- [Data extracted from a collection]
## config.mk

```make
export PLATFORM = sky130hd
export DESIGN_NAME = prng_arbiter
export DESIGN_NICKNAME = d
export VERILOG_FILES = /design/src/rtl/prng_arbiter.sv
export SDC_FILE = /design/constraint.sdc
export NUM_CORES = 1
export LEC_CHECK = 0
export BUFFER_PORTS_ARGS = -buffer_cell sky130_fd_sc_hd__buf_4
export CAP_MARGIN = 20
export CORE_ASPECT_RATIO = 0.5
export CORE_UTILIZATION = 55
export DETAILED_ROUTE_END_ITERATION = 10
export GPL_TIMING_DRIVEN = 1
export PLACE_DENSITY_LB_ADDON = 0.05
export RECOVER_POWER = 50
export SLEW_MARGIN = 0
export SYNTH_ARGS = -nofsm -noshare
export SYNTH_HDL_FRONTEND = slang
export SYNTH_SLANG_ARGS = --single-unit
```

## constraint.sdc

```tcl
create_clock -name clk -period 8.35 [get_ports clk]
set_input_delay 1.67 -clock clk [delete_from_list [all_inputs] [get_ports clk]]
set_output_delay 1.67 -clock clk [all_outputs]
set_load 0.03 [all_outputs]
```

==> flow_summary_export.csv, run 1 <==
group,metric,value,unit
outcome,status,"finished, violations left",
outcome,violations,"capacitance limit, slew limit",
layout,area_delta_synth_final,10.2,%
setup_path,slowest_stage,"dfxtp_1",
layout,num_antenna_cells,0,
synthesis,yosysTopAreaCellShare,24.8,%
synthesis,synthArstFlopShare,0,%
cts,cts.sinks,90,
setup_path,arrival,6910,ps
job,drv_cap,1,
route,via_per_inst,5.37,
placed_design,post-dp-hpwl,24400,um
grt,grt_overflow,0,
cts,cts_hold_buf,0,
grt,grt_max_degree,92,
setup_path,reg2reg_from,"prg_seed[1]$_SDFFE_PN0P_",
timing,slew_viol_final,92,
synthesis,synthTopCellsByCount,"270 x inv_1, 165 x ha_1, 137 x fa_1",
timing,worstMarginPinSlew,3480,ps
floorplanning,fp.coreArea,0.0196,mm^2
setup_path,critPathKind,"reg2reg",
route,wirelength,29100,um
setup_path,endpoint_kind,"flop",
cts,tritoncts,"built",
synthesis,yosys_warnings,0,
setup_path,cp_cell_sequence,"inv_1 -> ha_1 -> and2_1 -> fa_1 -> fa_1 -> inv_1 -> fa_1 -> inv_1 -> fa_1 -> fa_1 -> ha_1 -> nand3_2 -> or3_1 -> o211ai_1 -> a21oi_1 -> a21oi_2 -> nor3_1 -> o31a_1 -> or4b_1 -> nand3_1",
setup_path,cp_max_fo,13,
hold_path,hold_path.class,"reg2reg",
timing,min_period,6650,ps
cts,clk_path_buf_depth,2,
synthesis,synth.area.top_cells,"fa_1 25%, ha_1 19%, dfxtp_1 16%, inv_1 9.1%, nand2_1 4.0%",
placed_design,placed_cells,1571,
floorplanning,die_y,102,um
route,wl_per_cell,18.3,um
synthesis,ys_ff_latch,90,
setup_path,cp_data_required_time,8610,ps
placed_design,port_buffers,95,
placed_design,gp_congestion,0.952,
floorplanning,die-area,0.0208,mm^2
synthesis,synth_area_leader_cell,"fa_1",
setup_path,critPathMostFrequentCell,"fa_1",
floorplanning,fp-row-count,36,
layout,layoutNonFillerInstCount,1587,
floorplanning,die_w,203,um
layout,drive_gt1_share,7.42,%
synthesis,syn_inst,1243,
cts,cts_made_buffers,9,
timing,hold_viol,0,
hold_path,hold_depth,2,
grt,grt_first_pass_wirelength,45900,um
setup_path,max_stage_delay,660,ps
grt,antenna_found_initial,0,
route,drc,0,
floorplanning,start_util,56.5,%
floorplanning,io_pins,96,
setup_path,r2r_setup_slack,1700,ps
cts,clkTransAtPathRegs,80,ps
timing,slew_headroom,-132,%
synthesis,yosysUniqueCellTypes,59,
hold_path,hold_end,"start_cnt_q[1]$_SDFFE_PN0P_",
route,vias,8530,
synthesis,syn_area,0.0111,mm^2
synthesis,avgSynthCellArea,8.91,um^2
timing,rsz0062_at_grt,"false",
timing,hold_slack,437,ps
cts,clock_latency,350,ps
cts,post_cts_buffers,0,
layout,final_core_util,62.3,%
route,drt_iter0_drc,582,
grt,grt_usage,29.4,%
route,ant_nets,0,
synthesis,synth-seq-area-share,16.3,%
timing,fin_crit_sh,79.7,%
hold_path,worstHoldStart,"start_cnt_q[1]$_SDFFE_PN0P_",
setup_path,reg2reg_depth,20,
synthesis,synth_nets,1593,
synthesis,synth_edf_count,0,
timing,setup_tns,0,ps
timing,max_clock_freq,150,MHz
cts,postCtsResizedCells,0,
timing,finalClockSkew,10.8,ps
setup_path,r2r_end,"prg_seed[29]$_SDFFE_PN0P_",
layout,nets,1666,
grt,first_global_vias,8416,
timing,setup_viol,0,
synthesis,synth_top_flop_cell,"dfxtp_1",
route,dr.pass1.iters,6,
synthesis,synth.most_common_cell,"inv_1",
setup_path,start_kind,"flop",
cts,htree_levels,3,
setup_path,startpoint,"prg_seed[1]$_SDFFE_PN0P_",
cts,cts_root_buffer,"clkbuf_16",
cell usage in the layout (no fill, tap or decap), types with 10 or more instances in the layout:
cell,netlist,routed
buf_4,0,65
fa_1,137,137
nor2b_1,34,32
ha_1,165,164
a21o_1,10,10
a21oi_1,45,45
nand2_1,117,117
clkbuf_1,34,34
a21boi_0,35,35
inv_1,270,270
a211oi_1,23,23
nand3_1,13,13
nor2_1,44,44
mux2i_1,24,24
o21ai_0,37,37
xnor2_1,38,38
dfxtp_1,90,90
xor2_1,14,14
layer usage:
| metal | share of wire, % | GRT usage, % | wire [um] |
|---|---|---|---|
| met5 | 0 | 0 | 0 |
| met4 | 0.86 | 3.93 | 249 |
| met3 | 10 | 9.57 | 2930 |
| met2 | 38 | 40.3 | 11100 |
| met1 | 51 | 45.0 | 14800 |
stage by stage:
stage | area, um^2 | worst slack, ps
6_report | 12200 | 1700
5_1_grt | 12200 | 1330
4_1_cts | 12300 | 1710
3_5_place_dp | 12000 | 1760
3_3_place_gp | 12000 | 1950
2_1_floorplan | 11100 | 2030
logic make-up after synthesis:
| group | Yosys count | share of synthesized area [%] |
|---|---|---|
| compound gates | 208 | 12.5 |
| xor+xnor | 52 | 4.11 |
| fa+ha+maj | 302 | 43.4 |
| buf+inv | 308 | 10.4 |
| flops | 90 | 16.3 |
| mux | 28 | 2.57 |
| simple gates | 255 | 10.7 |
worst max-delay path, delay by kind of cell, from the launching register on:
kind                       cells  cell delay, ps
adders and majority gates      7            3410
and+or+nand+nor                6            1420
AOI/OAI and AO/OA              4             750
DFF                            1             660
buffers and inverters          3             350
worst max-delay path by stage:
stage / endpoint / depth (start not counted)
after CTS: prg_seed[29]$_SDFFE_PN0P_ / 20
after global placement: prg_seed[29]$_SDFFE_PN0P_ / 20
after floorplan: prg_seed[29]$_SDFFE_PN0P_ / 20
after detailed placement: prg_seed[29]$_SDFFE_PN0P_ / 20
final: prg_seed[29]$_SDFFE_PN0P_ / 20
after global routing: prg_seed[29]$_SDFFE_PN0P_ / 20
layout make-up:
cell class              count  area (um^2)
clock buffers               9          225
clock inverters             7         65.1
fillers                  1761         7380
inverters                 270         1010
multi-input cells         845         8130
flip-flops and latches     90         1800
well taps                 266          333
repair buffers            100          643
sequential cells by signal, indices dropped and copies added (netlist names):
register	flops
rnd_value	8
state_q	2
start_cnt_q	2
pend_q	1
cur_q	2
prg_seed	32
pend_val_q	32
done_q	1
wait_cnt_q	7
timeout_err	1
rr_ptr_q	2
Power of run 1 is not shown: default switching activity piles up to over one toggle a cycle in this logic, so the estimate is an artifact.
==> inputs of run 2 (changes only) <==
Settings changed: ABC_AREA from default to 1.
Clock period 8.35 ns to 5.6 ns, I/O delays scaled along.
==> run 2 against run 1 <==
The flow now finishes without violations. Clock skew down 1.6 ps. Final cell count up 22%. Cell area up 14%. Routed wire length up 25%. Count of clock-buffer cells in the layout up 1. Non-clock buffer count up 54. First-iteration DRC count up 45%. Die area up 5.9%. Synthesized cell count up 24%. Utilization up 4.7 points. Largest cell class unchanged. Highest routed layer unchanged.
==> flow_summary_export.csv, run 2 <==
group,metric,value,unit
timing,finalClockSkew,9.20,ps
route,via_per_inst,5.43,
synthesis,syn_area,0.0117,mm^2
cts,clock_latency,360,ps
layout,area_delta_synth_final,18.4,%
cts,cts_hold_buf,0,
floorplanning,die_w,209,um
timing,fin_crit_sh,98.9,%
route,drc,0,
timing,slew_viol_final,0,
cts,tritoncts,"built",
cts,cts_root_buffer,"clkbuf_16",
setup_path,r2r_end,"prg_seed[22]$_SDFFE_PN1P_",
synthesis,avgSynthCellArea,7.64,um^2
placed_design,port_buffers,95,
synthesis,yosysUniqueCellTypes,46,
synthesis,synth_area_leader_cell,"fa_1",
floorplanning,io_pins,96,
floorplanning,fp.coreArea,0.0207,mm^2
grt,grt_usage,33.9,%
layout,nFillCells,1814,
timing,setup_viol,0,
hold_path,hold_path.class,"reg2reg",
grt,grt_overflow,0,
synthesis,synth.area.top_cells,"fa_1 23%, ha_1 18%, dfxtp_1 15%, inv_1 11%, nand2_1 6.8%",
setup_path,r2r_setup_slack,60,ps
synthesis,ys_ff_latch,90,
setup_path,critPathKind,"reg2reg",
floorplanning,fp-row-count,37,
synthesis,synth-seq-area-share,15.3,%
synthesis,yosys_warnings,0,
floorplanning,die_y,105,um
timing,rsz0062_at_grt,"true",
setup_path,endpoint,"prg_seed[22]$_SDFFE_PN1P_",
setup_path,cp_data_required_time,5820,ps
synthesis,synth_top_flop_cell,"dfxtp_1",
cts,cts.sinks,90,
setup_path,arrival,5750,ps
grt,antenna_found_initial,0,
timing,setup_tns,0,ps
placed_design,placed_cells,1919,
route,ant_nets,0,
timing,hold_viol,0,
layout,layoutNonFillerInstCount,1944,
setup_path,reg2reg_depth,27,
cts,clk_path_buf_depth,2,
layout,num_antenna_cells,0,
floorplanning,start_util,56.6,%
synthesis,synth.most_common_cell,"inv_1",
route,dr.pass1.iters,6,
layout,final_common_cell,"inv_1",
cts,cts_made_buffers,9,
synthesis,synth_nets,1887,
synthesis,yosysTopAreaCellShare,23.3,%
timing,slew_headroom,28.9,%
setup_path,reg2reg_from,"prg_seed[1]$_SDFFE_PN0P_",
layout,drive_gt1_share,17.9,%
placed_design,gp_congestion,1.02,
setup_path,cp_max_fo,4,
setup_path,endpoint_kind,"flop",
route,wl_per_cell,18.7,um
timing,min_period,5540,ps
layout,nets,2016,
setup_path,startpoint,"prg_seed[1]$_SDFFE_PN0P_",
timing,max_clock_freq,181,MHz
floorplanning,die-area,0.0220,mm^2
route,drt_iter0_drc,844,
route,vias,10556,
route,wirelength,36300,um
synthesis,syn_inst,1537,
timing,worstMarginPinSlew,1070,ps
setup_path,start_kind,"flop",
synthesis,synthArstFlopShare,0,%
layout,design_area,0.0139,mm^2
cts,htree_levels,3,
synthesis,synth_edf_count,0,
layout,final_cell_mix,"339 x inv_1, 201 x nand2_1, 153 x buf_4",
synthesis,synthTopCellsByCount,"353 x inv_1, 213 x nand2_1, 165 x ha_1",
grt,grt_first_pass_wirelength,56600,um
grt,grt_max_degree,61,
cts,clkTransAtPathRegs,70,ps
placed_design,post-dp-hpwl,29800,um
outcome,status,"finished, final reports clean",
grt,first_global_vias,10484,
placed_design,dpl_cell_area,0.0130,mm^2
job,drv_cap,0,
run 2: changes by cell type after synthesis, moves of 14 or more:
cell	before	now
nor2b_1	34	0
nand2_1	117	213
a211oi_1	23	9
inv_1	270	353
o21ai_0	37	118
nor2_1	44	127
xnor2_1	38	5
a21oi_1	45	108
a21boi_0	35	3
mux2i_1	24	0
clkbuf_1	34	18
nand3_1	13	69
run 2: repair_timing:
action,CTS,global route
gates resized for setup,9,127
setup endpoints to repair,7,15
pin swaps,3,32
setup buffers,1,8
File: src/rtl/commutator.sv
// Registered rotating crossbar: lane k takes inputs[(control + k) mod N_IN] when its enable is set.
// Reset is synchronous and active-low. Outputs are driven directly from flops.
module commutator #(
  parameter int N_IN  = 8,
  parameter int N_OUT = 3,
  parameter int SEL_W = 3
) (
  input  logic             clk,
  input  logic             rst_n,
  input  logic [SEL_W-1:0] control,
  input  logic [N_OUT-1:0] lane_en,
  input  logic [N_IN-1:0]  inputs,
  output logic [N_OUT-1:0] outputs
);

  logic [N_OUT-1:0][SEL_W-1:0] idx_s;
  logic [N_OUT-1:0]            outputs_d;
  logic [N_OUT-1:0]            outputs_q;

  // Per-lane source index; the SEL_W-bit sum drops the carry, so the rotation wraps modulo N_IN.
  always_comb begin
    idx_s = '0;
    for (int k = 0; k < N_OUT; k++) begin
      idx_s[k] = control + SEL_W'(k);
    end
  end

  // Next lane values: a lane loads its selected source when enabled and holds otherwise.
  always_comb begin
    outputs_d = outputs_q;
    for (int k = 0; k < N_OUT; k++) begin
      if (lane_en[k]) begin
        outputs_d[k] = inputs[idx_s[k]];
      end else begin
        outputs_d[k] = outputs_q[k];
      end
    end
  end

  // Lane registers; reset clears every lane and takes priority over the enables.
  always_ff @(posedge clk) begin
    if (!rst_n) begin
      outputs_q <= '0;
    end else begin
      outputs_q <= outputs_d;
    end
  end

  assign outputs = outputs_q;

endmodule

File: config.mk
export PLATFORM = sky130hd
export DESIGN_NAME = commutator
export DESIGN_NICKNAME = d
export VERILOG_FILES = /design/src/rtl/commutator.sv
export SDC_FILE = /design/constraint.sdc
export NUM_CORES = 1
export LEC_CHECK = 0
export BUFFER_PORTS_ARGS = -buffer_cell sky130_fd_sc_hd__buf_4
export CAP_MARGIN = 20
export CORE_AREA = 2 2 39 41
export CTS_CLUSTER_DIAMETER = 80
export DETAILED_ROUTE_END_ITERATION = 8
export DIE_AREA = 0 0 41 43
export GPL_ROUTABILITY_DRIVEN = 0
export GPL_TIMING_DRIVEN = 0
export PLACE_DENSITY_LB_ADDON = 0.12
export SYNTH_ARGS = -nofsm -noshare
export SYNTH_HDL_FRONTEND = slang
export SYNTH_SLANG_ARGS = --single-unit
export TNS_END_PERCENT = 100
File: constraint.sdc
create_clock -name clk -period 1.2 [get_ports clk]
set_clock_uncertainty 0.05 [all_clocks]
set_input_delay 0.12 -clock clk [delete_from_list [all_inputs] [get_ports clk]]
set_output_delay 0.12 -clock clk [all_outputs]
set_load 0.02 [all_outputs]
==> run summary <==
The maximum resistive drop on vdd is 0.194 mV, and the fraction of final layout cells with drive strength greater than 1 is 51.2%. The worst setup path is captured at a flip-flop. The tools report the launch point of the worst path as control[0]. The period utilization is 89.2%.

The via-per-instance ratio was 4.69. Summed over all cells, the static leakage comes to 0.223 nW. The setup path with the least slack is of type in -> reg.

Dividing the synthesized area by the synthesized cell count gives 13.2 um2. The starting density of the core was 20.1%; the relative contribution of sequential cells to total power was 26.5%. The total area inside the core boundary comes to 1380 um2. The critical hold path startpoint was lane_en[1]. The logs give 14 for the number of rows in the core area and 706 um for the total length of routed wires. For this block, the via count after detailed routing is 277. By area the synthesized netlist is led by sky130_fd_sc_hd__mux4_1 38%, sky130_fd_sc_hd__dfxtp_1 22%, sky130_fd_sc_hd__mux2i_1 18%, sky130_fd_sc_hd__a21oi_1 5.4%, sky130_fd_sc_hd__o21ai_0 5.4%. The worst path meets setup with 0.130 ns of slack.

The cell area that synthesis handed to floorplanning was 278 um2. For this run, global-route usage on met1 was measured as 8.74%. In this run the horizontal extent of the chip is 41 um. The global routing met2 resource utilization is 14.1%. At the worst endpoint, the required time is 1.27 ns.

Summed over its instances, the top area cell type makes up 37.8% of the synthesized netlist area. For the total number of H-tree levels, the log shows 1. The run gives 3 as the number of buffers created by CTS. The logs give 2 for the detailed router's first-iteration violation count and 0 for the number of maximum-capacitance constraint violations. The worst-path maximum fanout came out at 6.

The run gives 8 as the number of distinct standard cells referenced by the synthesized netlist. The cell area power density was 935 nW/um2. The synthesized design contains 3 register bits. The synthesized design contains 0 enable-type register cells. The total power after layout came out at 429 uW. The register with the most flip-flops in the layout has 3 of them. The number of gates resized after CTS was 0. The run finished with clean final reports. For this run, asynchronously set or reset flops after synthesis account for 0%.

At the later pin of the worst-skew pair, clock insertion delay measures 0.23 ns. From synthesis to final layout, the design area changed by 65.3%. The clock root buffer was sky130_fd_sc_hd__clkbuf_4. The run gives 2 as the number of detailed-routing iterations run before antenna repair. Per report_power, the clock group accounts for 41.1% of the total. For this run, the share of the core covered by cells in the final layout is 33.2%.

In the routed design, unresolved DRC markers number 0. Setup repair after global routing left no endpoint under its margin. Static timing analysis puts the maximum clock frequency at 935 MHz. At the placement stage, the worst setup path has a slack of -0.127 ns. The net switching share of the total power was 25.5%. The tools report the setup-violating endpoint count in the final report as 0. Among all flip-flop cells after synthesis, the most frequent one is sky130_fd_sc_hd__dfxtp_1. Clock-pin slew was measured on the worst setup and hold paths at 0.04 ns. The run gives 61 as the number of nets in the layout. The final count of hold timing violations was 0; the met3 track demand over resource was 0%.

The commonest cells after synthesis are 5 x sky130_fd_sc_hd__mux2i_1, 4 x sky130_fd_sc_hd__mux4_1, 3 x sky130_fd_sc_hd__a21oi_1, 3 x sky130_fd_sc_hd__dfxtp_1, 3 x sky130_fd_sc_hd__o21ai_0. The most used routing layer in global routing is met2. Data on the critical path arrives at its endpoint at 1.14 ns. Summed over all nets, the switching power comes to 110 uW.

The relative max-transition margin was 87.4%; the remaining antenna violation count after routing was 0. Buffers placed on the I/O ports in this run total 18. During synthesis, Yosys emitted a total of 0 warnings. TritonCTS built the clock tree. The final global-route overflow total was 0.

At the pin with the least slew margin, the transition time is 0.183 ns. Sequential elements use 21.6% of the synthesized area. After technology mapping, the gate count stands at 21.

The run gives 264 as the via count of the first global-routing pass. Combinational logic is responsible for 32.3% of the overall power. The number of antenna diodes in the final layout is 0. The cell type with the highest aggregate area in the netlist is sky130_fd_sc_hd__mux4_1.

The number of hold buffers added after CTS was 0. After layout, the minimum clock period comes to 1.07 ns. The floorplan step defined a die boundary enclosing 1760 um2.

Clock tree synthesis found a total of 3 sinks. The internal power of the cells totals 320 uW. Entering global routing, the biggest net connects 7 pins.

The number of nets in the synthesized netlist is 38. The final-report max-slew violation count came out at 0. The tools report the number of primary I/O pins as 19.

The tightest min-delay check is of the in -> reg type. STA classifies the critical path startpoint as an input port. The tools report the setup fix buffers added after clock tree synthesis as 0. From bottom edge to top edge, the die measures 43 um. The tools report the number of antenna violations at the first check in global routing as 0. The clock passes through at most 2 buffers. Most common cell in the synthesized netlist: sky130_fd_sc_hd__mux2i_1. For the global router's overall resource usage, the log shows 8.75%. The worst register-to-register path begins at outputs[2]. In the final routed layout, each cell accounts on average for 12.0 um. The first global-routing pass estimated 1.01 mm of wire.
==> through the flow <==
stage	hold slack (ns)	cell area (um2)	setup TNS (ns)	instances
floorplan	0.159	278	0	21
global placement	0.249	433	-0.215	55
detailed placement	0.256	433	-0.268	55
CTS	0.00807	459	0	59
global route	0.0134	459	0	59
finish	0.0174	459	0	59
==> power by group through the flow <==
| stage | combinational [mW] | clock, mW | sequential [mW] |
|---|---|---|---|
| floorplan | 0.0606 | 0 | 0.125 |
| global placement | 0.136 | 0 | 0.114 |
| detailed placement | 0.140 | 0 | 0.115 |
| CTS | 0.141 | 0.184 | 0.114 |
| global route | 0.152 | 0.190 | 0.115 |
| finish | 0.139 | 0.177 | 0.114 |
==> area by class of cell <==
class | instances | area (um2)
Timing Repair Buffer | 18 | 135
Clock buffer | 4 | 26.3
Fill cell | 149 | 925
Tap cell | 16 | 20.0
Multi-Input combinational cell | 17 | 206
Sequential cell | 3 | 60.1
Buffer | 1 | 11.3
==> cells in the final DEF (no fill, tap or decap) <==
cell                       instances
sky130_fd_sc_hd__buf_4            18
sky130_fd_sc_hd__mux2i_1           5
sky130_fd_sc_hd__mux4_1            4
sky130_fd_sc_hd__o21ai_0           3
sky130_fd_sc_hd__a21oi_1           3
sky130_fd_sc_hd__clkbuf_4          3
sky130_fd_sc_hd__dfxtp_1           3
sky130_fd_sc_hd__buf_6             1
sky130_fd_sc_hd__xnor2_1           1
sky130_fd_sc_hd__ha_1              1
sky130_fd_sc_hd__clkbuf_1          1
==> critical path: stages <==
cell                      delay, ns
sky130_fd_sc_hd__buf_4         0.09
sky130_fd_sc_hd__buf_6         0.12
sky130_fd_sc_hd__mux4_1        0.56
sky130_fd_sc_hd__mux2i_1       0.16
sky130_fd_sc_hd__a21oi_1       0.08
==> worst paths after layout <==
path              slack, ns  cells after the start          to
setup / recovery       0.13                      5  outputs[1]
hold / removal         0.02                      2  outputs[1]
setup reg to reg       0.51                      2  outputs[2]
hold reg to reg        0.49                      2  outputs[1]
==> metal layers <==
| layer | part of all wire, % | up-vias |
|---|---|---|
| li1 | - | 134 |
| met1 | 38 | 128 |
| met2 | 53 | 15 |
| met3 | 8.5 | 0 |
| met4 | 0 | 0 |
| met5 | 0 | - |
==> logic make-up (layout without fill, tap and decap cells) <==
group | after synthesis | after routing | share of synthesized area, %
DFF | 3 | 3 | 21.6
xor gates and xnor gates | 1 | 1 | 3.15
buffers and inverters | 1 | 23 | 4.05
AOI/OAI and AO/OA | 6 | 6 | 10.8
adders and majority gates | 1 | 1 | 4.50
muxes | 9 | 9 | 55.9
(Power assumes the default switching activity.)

- [WORK INSTRUCTIONS]
Return all lines from the data above with "more" in them.

- [RESPONSE AREA]
cell usage in the layout (no fill, tap or decap), types with 10 or more instances in the layout:
run 2: changes by cell type after synthesis, moves of 14 or more:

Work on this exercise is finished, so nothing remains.